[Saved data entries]
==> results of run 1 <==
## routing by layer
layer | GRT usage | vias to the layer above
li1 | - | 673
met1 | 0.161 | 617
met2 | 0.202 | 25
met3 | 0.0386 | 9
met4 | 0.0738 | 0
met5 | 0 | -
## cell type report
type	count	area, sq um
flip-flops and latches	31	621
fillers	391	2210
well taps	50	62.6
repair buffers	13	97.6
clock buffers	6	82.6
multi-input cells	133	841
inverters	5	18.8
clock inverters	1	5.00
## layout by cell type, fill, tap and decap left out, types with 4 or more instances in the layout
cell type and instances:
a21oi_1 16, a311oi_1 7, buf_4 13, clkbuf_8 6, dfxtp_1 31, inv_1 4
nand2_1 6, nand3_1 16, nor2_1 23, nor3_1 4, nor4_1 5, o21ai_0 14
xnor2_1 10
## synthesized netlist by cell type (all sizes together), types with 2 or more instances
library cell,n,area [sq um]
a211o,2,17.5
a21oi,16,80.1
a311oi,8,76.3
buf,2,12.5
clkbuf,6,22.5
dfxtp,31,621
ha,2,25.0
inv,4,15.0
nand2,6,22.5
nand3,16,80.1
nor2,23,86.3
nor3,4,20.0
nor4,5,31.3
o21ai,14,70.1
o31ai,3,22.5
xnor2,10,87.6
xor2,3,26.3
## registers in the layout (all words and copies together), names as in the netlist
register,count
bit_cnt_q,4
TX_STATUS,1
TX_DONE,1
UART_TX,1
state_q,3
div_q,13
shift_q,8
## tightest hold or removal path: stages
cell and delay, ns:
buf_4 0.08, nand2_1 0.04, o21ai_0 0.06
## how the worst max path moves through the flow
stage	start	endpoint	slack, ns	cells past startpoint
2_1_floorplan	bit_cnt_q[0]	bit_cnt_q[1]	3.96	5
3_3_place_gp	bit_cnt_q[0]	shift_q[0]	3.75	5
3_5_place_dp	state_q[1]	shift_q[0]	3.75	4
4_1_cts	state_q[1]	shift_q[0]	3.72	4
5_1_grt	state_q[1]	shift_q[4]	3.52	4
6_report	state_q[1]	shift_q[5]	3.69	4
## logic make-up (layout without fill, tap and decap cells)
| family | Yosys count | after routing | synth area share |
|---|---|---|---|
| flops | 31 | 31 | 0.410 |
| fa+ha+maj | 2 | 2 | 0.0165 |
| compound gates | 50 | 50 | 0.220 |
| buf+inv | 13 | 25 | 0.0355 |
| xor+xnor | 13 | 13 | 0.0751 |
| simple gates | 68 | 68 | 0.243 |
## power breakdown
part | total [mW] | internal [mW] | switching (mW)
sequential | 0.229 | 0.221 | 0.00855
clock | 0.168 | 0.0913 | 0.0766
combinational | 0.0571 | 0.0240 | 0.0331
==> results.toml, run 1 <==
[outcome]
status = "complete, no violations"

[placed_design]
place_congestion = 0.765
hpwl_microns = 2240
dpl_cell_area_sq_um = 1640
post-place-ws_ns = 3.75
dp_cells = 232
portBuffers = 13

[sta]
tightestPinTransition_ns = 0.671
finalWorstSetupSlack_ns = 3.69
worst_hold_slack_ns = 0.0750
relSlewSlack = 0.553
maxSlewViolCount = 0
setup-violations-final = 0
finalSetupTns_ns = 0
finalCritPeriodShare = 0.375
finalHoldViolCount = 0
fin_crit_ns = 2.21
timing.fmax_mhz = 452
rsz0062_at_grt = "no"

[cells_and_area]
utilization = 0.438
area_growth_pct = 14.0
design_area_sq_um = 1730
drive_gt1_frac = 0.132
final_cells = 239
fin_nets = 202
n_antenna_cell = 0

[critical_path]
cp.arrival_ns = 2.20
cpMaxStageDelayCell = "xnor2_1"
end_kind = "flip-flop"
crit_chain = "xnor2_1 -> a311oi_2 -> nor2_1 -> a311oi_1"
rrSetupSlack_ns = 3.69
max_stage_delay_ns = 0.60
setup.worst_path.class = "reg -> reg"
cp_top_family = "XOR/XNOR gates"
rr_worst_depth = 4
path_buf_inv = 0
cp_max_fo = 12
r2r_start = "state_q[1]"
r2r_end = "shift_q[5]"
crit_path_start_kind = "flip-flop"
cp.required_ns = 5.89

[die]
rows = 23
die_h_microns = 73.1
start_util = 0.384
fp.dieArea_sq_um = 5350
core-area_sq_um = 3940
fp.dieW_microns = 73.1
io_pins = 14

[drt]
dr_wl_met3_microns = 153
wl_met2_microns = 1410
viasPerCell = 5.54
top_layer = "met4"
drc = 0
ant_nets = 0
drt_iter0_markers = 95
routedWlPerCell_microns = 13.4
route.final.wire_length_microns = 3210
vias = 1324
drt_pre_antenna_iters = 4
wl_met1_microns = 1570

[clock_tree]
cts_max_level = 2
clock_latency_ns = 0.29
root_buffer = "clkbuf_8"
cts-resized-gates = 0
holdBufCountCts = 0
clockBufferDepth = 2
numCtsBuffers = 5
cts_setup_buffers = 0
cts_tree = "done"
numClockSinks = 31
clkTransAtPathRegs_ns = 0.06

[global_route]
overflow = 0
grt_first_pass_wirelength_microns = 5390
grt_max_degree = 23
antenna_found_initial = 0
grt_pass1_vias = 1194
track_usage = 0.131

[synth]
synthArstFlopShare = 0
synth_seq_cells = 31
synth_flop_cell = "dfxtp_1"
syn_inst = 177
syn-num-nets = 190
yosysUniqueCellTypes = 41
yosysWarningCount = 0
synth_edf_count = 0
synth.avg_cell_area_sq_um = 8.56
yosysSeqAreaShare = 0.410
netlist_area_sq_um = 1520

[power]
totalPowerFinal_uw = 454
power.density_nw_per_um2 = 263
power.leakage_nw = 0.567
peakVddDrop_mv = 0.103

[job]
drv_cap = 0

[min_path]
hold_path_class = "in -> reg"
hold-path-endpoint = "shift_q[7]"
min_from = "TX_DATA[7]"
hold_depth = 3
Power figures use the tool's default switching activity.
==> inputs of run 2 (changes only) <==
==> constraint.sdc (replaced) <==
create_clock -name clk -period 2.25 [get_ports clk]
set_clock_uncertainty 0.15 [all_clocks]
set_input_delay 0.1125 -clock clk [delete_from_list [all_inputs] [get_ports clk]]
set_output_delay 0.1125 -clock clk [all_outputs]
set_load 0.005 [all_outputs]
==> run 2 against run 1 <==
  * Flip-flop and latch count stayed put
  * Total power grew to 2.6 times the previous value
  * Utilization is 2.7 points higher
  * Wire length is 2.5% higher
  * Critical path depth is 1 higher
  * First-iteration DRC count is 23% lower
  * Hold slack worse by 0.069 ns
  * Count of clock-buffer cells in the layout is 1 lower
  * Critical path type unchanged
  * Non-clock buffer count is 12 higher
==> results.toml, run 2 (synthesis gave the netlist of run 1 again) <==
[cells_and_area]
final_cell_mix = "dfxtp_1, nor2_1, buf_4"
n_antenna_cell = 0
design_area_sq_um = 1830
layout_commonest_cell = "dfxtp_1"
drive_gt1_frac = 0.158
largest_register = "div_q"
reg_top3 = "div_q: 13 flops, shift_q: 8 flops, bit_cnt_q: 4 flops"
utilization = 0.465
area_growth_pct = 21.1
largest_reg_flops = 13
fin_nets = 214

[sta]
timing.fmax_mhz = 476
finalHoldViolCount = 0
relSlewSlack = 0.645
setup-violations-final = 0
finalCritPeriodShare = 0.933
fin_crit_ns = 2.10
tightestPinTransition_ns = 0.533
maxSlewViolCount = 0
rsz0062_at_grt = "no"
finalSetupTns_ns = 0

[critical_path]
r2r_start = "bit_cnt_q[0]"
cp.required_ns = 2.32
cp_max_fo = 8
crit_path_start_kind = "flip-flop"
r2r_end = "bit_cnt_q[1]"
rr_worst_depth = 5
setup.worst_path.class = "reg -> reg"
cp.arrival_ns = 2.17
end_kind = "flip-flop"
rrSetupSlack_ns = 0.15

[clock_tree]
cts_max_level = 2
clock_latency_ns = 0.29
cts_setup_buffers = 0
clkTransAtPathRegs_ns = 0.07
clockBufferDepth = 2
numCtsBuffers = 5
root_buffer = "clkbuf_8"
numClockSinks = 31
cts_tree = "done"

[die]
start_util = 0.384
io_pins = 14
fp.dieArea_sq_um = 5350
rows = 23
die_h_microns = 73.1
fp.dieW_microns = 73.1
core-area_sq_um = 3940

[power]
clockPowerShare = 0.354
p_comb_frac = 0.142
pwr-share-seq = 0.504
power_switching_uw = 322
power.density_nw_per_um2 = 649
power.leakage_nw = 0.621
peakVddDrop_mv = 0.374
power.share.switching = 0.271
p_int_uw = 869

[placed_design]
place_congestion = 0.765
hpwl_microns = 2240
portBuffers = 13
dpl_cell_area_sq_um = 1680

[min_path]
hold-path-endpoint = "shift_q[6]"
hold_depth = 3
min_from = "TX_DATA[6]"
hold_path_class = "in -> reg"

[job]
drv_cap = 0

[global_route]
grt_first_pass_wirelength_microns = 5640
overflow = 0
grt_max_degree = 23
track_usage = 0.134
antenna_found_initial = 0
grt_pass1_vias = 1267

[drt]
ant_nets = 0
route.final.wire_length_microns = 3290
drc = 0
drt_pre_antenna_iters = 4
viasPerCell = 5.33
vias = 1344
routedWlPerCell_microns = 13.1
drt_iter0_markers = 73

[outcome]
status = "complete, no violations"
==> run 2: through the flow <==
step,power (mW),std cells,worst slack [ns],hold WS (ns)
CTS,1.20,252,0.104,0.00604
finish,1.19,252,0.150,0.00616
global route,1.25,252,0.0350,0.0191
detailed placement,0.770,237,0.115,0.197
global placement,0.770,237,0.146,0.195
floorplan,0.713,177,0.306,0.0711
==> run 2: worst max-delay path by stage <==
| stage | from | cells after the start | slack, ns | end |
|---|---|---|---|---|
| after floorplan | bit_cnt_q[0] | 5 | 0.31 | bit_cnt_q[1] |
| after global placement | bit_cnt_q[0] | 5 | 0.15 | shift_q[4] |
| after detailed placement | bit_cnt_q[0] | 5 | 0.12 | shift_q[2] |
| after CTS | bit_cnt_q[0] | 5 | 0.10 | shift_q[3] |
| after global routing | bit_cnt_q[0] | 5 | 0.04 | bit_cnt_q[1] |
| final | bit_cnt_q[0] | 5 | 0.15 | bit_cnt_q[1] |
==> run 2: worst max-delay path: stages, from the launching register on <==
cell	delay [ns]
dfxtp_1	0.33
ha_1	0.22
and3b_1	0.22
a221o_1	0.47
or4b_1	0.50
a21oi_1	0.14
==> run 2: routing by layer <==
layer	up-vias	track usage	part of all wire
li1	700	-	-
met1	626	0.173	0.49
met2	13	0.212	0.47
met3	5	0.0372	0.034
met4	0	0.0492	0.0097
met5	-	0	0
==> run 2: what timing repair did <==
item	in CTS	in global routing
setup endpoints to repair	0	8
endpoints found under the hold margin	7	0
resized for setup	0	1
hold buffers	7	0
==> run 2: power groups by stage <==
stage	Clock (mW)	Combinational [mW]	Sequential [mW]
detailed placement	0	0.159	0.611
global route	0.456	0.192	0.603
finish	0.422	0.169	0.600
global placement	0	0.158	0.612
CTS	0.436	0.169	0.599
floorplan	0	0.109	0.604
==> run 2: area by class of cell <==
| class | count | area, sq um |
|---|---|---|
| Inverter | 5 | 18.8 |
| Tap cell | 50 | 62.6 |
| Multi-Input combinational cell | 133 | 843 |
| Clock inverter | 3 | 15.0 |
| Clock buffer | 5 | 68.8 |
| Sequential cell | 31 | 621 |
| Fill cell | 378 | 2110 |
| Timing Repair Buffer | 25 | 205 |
--- src/rtl/spi_slave_shift_pkg.sv ---
// Shared constants for the SPI responder shift engine: default sizes and FSM encodings.
package spi_slave_shift_pkg;

    localparam int SPI_SLV_MAX_CHAR = 32;
    localparam int SPI_SLV_LEN_BITS = 5;

    typedef logic [0:0] spi_slv_state_t;

    localparam spi_slv_state_t SPI_SLV_IDLE   = 1'b0;
    localparam spi_slv_state_t SPI_SLV_ACTIVE = 1'b1;

endpackage

--- src/rtl/spi_slave_sync.sv ---
// Two-flop synchronisers for the SPI pins plus sclk leading/trailing edge detection.
module spi_slave_sync (
    input  logic wb_clk_in,
    input  logic wb_rst_n,
    input  logic cpol,
    input  logic sclk_in,
    input  logic ss_n_in,
    input  logic mosi_in,
    output logic ss_n_s,
    output logic mosi_s,
    output logic lead_edge,
    output logic trail_edge
);

    logic sclk_m;
    logic sclk_s;
    logic sclk_d;
    logic ss_n_m;
    logic mosi_m;

    // ss_n syncs reset to the deselected level so reset never looks like a select
    always_ff @(posedge wb_clk_in or negedge wb_rst_n) begin
        if (!wb_rst_n) begin
            sclk_m <= 1'b0;
            sclk_s <= 1'b0;
            sclk_d <= 1'b0;
            ss_n_m <= 1'b1;
            ss_n_s <= 1'b1;
            mosi_m <= 1'b0;
            mosi_s <= 1'b0;
        end else begin
            sclk_m <= sclk_in;
            sclk_s <= sclk_m;
            sclk_d <= sclk_s;
            ss_n_m <= ss_n_in;
            ss_n_s <= ss_n_m;
            mosi_m <= mosi_in;
            mosi_s <= mosi_m;
        end
    end

    assign lead_edge  = (sclk_d == cpol) && (sclk_s != cpol);
    assign trail_edge = (sclk_d != cpol) && (sclk_s == cpol);

endmodule

--- src/rtl/spi_slave_shift.sv ---
// SPI responder shift engine: receives on mosi, transmits on miso for all cpol/cpha modes,
// with a single-entry TX holding buffer towards the register side.
module spi_slave_shift
    import spi_slave_shift_pkg::*;
#(
    parameter int MAX_CHAR = SPI_SLV_MAX_CHAR,
    parameter int LEN_BITS = SPI_SLV_LEN_BITS
) (
    input  logic                wb_clk_in,
    input  logic                wb_rst_n,
    input  logic                enable,
    input  logic                cpol,
    input  logic                cpha,
    input  logic                lsb,
    input  logic [LEN_BITS-1:0] char_len,
    input  logic [MAX_CHAR-1:0] tx_data,
    input  logic                tx_load,
    output logic                tx_ready,
    output logic [MAX_CHAR-1:0] rx_data,
    output logic                rx_valid,
    output logic                tx_underrun,
    output logic                busy,
    input  logic                sclk_in,
    input  logic                ss_n_in,
    input  logic                mosi_in,
    output logic                miso_out,
    output logic                miso_oe
);

    spi_slv_state_t      state;
    logic                ss_n_s;
    logic                ss_n_q;
    logic                mosi_s;
    logic                lead_edge;
    logic                trail_edge;
    logic                sample_edge;
    logic                shift_edge;
    logic [MAX_CHAR-1:0] tx_buf;
    logic                tx_full;
    logic [MAX_CHAR-1:0] tx_sr;
    logic                skip_shift;
    logic [MAX_CHAR-1:0] rx_sr;
    logic [MAX_CHAR-1:0] rx_next;
    logic [LEN_BITS:0]   bit_cnt;
    logic [LEN_BITS:0]   cnt_next;
    logic [LEN_BITS:0]   eff_len;
    logic [LEN_BITS-1:0] msb_idx;
    logic                cur_bit;
    logic                miso_hold;
    logic                stay_active;
    logic                char_done;
    logic                start_char;
    logic                reload;
    logic                tx_advance;

    spi_slave_sync u_sync (
        .wb_clk_in  (wb_clk_in),
        .wb_rst_n   (wb_rst_n),
        .cpol       (cpol),
        .sclk_in    (sclk_in),
        .ss_n_in    (ss_n_in),
        .mosi_in    (mosi_in),
        .ss_n_s     (ss_n_s),
        .mosi_s     (mosi_s),
        .lead_edge  (lead_edge),
        .trail_edge (trail_edge)
    );

    assign eff_len     = (char_len == '0) ? (LEN_BITS+1)'(MAX_CHAR) : {1'b0, char_len};
    assign msb_idx     = LEN_BITS'(eff_len - 1'b1);
    assign sample_edge = cpha ? trail_edge : lead_edge;
    assign shift_edge  = cpha ? lead_edge : trail_edge;
    assign cnt_next    = bit_cnt + 1'b1;

    assign stay_active = (state == SPI_SLV_ACTIVE) && enable && !ss_n_s;
    assign char_done   = stay_active && sample_edge && (cnt_next == eff_len);
    assign start_char  = (state == SPI_SLV_IDLE) && enable && ss_n_q && !ss_n_s;
    assign reload      = start_char || char_done;
    assign tx_advance  = stay_active && !sample_edge && shift_edge && !skip_shift;

    // LSB-first inserts at the top of the active window so the result ends right-aligned
    assign rx_next = lsb ? ((rx_sr >> 1) | (MAX_CHAR'(mosi_s) << msb_idx))
                         : {rx_sr[MAX_CHAR-2:0], mosi_s};

    assign cur_bit  = lsb ? tx_sr[0] : tx_sr[msb_idx];
    assign miso_oe  = enable && !ss_n_s;
    assign miso_out = miso_oe ? cur_bit : miso_hold;
    assign busy     = (state == SPI_SLV_ACTIVE) && !ss_n_s;
    assign tx_ready = !tx_full;

    always_ff @(posedge wb_clk_in or negedge wb_rst_n) begin
        if (!wb_rst_n) begin
            state     <= SPI_SLV_IDLE;
            ss_n_q    <= 1'b1;
            bit_cnt   <= '0;
            rx_sr     <= '0;
            rx_data   <= '0;
            rx_valid  <= 1'b0;
            miso_hold <= 1'b0;
        end else begin
            rx_valid  <= 1'b0;
            ss_n_q    <= ss_n_s;
            miso_hold <= miso_out;
            case (state)
                SPI_SLV_IDLE: begin
                    if (start_char) begin
                        state   <= SPI_SLV_ACTIVE;
                        bit_cnt <= '0;
                        rx_sr   <= '0;
                    end
                end
                default: begin
                    if (!stay_active) begin
                        state   <= SPI_SLV_IDLE;
                        bit_cnt <= '0;
                        rx_sr   <= '0;
                    end else if (char_done) begin
                        rx_data  <= rx_next;
                        rx_valid <= 1'b1;
                        bit_cnt  <= '0;
                        rx_sr    <= '0;
                    end else if (sample_edge) begin
                        rx_sr   <= rx_next;
                        bit_cnt <= cnt_next;
                    end
                end
            endcase
        end
    end

    // A reload after a completed character always already presents bit 0, so the
    // following shift edge is skipped in both cpha modes; at select only cpha=1 needs it.
    always_ff @(posedge wb_clk_in or negedge wb_rst_n) begin
        if (!wb_rst_n) begin
            tx_buf      <= '0;
            tx_full     <= 1'b0;
            tx_sr       <= '0;
            skip_shift  <= 1'b0;
            tx_underrun <= 1'b0;
        end else begin
            tx_underrun <= 1'b0;
            if (reload) begin
                tx_sr       <= tx_full ? tx_buf : '0;
                tx_underrun <= !tx_full;
                tx_full     <= 1'b0;
                skip_shift  <= char_done ? 1'b1 : cpha;
            end else if (tx_advance) begin
                tx_sr <= lsb ? (tx_sr >> 1) : (tx_sr << 1);
            end else if (stay_active && shift_edge) begin
                skip_shift <= 1'b0;
            end
            if (tx_load && !tx_full) begin
                tx_buf  <= tx_data;
                tx_full <= 1'b1;
            end
        end
    end

endmodule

# What needs to be done:
All lines from the opening of the records through the line where "cell type and" occurs are to be output verbatim. No other line belongs in the answer.

# Response:
==> results of run 1 <==
## routing by layer
layer | GRT usage | vias to the layer above
li1 | - | 673
met1 | 0.161 | 617
met2 | 0.202 | 25
met3 | 0.0386 | 9
met4 | 0.0738 | 0
met5 | 0 | -
## cell type report
type	count	area, sq um
flip-flops and latches	31	621
fillers	391	2210
well taps	50	62.6
repair buffers	13	97.6
clock buffers	6	82.6
multi-input cells	133	841
inverters	5	18.8
clock inverters	1	5.00
## layout by cell type, fill, tap and decap left out, types with 4 or more instances in the layout
cell type and instances:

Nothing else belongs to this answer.